Please copy every line with the string "parameter" from the entries below.

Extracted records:

|---|

`config.mk`:
```
export PLATFORM = sky130hd
export DESIGN_NAME = dmem_arbiter
export DESIGN_NICKNAME = d
export VERILOG_FILES = /design/src/rtl/dmem_arb_pkg.sv /design/src/rtl/arb_starve_counter.sv /design/src/rtl/dmem_arbiter.sv
export SDC_FILE = /design/constraint.sdc
export NUM_CORES = 1
export LEC_CHECK = 0
export CAP_MARGIN = 5
export CORE_AREA = 3 3 87 89
export CTS_CLUSTER_SIZE = 40
export DETAILED_ROUTE_END_ITERATION = 7
export DIE_AREA = 0 0 90 92
export DONT_BUFFER_PORTS = 1
export HOLD_SLACK_MARGIN = 0.15
export PLACE_DENSITY_LB_ADDON = 0.08
export SYNTH_ARGS = -nofsm -noshare
export SYNTH_HDL_FRONTEND = slang
export SYNTH_SLANG_ARGS = --single-unit
```
`constraint.sdc`:
```
create_clock -name clk -period 3.49 [get_ports clk]
set_input_delay 0.349 -clock clk [delete_from_list [all_inputs] [get_ports clk]]
set_output_delay 0.349 -clock clk [all_outputs]
set_load 0.01 [all_outputs]
```
`src/rtl/dmem_arb_pkg.sv`:
```
// dmem_arb_pkg: shared types and default sizes for the data-memory arbiter.
//   owner_t     : which requester the in-flight read belongs to
//   arb_state_t : arbitration priority state
package dmem_arb_pkg;

    localparam int unsigned DMEM_ADDR_W       = 19;
    localparam int unsigned DMEM_DATA_W       = 32;
    localparam int unsigned DMEM_AUX_MAX_WAIT = 8;

    typedef enum logic [1:0] {
        OWN_NONE,
        OWN_CPU,
        OWN_AUX
    } owner_t;

    typedef enum logic {
        S_CPU_PRI,
        S_AUX_PRI
    } arb_state_t;

endpackage

```
`src/rtl/arb_starve_counter.sv`:
```
// arb_starve_counter: counts consecutive cycles the aux requester was denied.
// Ports:
//   i_clk   : clock
//   i_rst_n : synchronous active-low reset
//   i_inc   : aux requested and was denied this cycle
//   i_clr   : aux granted, idle, or priority handed to aux (clear wins over inc)
//   o_hit   : this denial brings the count to AUX_MAX_WAIT
module arb_starve_counter #(
    parameter int unsigned AUX_MAX_WAIT = 8
) (
    input  logic i_clk,
    input  logic i_rst_n,
    input  logic i_inc,
    input  logic i_clr,
    output logic o_hit
);

    localparam int unsigned CNT_W = $clog2(AUX_MAX_WAIT + 1);

    logic [CNT_W-1:0] r_cnt;

    always_ff @(posedge i_clk) begin
        if (!i_rst_n) begin
            r_cnt <= '0;
        end else if (i_clr) begin
            r_cnt <= '0;
        end else if (i_inc) begin
            r_cnt <= r_cnt + CNT_W'(1);
        end
    end

    // The threshold is hit by the denial itself, so priority flips on the next cycle.
    assign o_hit = i_inc && !i_clr && (r_cnt == CNT_W'(AUX_MAX_WAIT - 1));

endmodule

```
`src/rtl/dmem_arbiter.sv`:
```
// dmem_arbiter: shares a single-port synchronous data memory between the
// pipeline M-stage (read/write) and an auxiliary read-only requester.
// Optional feature macro: DMEM_ARB_PERF_EN adds saturating perf counters.
// Ports:
//   clk, rst                       : clock, synchronous active-low reset
//   cpu_req/we/addr/wdata          : M-stage access request (held while stalled)
//   cpu_stall                      : CPU lost arbitration this cycle
//   cpu_rvalid/rdata               : CPU load data, one cycle after grant
//   aux_req/addr, aux_gnt          : aux read request and its acceptance
//   aux_rvalid/rdata               : aux read data, one cycle after grant
//   perf_stall_cnt/perf_aux_cnt    : stall cycles / aux grants (macro only)
//   mem_en/we/addr/wdata, mem_rdata: memory port, 1-cycle read latency
module dmem_arbiter
    import dmem_arb_pkg::*;
#(
    parameter int unsigned ADDR_W       = DMEM_ADDR_W,
    parameter int unsigned DATA_W       = DMEM_DATA_W,
    parameter int unsigned AUX_MAX_WAIT = DMEM_AUX_MAX_WAIT
) (
    input  logic              clk,
    input  logic              rst,
    input  logic              cpu_req,
    input  logic              cpu_we,
    input  logic [ADDR_W-1:0] cpu_addr,
    input  logic [DATA_W-1:0] cpu_wdata,
    output logic              cpu_stall,
    output logic              cpu_rvalid,
    output logic [DATA_W-1:0] cpu_rdata,
    input  logic              aux_req,
    input  logic [ADDR_W-1:0] aux_addr,
    output logic              aux_gnt,
    output logic              aux_rvalid,
    output logic [DATA_W-1:0] aux_rdata,
`ifdef DMEM_ARB_PERF_EN
    output logic [31:0]       perf_stall_cnt,
    output logic [31:0]       perf_aux_cnt,
`endif
    output logic              mem_en,
    output logic              mem_we,
    output logic [ADDR_W-1:0] mem_addr,
    output logic [DATA_W-1:0] mem_wdata,
    input  logic [DATA_W-1:0] mem_rdata
);

    arb_state_t        r_state;
    owner_t            r_rsel;
    logic [ADDR_W-1:0] r_addr;
    logic [DATA_W-1:0] r_wdata;

    logic w_cpu_gnt;
    logic w_aux_gnt;
    logic w_aux_denied;
    logic w_hit;

    // Grants are gated by reset so nothing reaches memory while rst is low.
    assign w_aux_gnt    = rst && aux_req && ((r_state == S_AUX_PRI) || !cpu_req);
    assign w_cpu_gnt    = rst && cpu_req && !w_aux_gnt;
    assign w_aux_denied = rst && aux_req && !w_aux_gnt;

    arb_starve_counter #(
        .AUX_MAX_WAIT (AUX_MAX_WAIT)
    ) u_starve (
        .i_clk   (clk),
        .i_rst_n (rst),
        .i_inc   (w_aux_denied),
        .i_clr   (!w_aux_denied),
        .o_hit   (w_hit)
    );

    always_ff @(posedge clk) begin
        if (!rst) begin
            r_state <= S_CPU_PRI;
            r_rsel  <= OWN_NONE;
            r_addr  <= '0;
            r_wdata <= '0;
        end else begin
            // Aux priority lasts exactly one cycle.
            r_state <= ((r_state == S_CPU_PRI) && w_hit) ? S_AUX_PRI : S_CPU_PRI;

            if (w_cpu_gnt && !cpu_we) begin
                r_rsel <= OWN_CPU;
            end else if (w_aux_gnt) begin
                r_rsel <= OWN_AUX;
            end else begin
                r_rsel <= OWN_NONE;
            end

            if (w_cpu_gnt) begin
                r_addr  <= cpu_addr;
                r_wdata <= cpu_wdata;
            end else if (w_aux_gnt) begin
                r_addr  <= aux_addr;
            end
        end
    end

    assign cpu_stall = rst && cpu_req && !w_cpu_gnt;
    assign aux_gnt   = w_aux_gnt;

    assign mem_en    = w_cpu_gnt || w_aux_gnt;
    assign mem_we    = w_cpu_gnt && cpu_we;
    assign mem_addr  = w_cpu_gnt ? cpu_addr : (w_aux_gnt ? aux_addr : r_addr);
    assign mem_wdata = w_cpu_gnt ? cpu_wdata : r_wdata;

    // Gating with rst drops a read that was in flight when reset arrived.
    assign cpu_rvalid = rst && (r_rsel == OWN_CPU);
    assign aux_rvalid = rst && (r_rsel == OWN_AUX);
    assign cpu_rdata  = mem_rdata;
    assign aux_rdata  = mem_rdata;

`ifdef DMEM_ARB_PERF_EN
    logic [31:0] r_perf_stall;
    logic [31:0] r_perf_aux;

    always_ff @(posedge clk) begin
        if (!rst) begin
            r_perf_stall <= '0;
            r_perf_aux   <= '0;
        end else begin
            if (cpu_stall && (r_perf_stall != '1)) begin
                r_perf_stall <= r_perf_stall + 32'd1;
            end
            if (w_aux_gnt && (r_perf_aux != '1)) begin
                r_perf_aux <= r_perf_aux + 32'd1;
            end
        end
    end

    assign perf_stall_cnt = r_perf_stall;
    assign perf_aux_cnt   = r_perf_aux;
`endif

endmodule

```
==> results.py <==
metrics = {
    "logic_synthesis": {
        "synth_fp_nets": 535,
        "avgSynthCellArea_um2": 8.117,
        "synth.yosys.seq_area_share": 0.3350,
        "netlist_area_um2": 3466,
        "synth.ff_latch_count": 58,
        "ys_types": 29,
        "synthesis.yosys.warnings": 0,
        "postSynthCellCount": 427,
    },
    "finish": {
        "fill_cells": 725,
        "design.final.nets": 453,
        "area.growth.synth_to_final_pct": -8.339,
        "layout.cells.most_common": "dfxtp_1",
        "most-common-layout-cells": "58 x dfxtp_1, 51 x o21ai_0, 38 x mux2i_1",
        "register_area_um2": 1161,
        "inserted_diodes": 0,
        "summed_area_of_non_filler_cells_in_the_final_layout_um2": 3177,
        "multi_input_area_um2": 1615,
        "post_route_cells_drive_above_1_share": 0.06286,
    },
    "worst_setup_path": {
        "data_required_time_at_the_worst_endpoint_ps": 3140,
        "cp-end-kind": "output pin",
        "crit_path_start_kind": "flop",
        "startpoint": "r_state",
        "wp_data_arrival_ps": 2180,
        "setup.worst_path.class": "reg -> out",
        "worst_reg2reg_path_length_in_cells": 3,
        "r2r_start": "r_state",
        "path_max_fanout": 39,
    },
    "sta": {
        "final_max_slew_viol_count": 0,
        "timing.slew.headroom": 0.3065,
        "max_freq_ghz": 0.3960,
        "period_minus_slack_ps": 2525,
        "actual_slew_at_the_worst_max_slew_pin_ps": 1038,
        "hold_viol_final": 0,
        "finalSetupViolations": 0,
        "setup-tns-final_ps": 0,
        "layout_worst_path_cycle_share": 0.7235,
        "clock_skew_ps": 3.987,
        "unrepaired_setup_endpoints_after_global_routing": "no",
    },
    "power_and_ir_drop": {
        "powerDensity_nw_per_um2": 512.2,
        "total_power_mw": 1.627,
        "power.leakage_nw": 1.393,
        "vdd.ir_drop.worst_mv": 0.2492,
    },
    "clocking": {
        "ctsLongestPathBuffers": 2,
        "numCtsBuffers": 9,
        "tritoncts": "yes",
        "clkSlewWorstSetupHoldPaths_ps": 70,
        "clock_tree.htree_level_count": 3,
        "clock_latency_ps": 320,
        "cts_num_sinks": 58,
        "ctsRootBufferMaster": "clkbuf_8",
        "postCtsSetupBuffers": 0,
    },
    "flow_run": {
        "max_cap_violations": 0,
    },
    "grt": {
        "grt_pass1_vias": 2398,
        "largest_net_degree_at_the_start_of_global_routing": 40,
        "overall_global_routing_resource_usage": 0.1795,
        "grt_antenna_before_repair": 0,
        "grt_overflow": 0,
        "grt_pass1_wl_um": 12190,
    },
    "drt": {
        "antenna_left": 0,
        "detail_route.first_pass.iterations": 4,
        "detailroute.via_count": 2512,
        "viasPerCell": 5.632,
        "final_wirelength_um": 7643,
        "dr.first_iter.drc_count": 83,
        "wire_per_inst_um": 17.14,
        "drc_markers": 0,
    },
    "place": {
        "dpl-instance-area_um2": 2934,
        "gpl.final_weighted_congestion": 0.7603,
        "place_hpwl_um": 5214,
        "io_buffer_count": 0,
    },
    "worst_hold_path": {
        "hold_start": "rst",
        "min-delay-path-class": "in -> reg",
        "timing.hold.worst_path_depth": 1,
    },
    "floorplan": {
        "floorplan.rows": 30,
        "die_w_um": 90,
        "placeableCoreArea_um2": 6832,
        "start_util": 0.5073,
        "num_io_pins": 228,
        "die_h_um": 92,
        "die_area_um2": 8280,
    },
    "outcome": {
        "outcome": "finished clean",
    },
}
==> state kept, by name (all words and copies together), names as in the netlist <==
register,flops
r_wdata,32
r_addr,19
r_rsel,2
u_starve.r_cnt,4
r_state,1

|---|

### Your solution:
    parameter int unsigned AUX_MAX_WAIT = 8
    parameter int unsigned ADDR_W       = DMEM_ADDR_W,
    parameter int unsigned DATA_W       = DMEM_DATA_W,
    parameter int unsigned AUX_MAX_WAIT = DMEM_AUX_MAX_WAIT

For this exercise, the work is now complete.